Prompt
Reproduce all records exactly.

Provided material
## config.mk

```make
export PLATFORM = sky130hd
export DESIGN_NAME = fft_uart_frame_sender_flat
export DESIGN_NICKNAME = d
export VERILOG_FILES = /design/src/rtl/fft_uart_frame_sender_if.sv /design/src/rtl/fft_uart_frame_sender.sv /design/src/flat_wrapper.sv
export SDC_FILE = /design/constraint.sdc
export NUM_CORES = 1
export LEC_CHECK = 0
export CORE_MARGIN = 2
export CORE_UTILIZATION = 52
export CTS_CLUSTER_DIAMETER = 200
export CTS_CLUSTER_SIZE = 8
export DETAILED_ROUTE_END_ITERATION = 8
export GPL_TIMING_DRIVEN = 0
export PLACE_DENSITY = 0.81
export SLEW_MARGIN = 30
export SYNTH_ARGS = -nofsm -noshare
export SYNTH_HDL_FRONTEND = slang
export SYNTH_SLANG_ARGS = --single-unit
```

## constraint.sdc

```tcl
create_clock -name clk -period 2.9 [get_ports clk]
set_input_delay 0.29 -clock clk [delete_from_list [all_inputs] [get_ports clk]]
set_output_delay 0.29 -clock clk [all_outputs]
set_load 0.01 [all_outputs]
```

Exercise answer
## config.mk

```make
export PLATFORM = sky130hd
export DESIGN_NAME = fft_uart_frame_sender_flat
export DESIGN_NICKNAME = d
export VERILOG_FILES = /design/src/rtl/fft_uart_frame_sender_if.sv /design/src/rtl/fft_uart_frame_sender.sv /design/src/flat_wrapper.sv
export SDC_FILE = /design/constraint.sdc
export NUM_CORES = 1
export LEC_CHECK = 0
export CORE_MARGIN = 2
export CORE_UTILIZATION = 52
export CTS_CLUSTER_DIAMETER = 200
export CTS_CLUSTER_SIZE = 8
export DETAILED_ROUTE_END_ITERATION = 8
export GPL_TIMING_DRIVEN = 0
export PLACE_DENSITY = 0.81
export SLEW_MARGIN = 30
export SYNTH_ARGS = -nofsm -noshare
export SYNTH_HDL_FRONTEND = slang
export SYNTH_SLANG_ARGS = --single-unit
```

## constraint.sdc

```tcl
create_clock -name clk -period 2.9 [get_ports clk]
set_input_delay 0.29 -clock clk [delete_from_list [all_inputs] [get_ports clk]]
set_output_delay 0.29 -clock clk [all_outputs]
set_load 0.01 [all_outputs]
```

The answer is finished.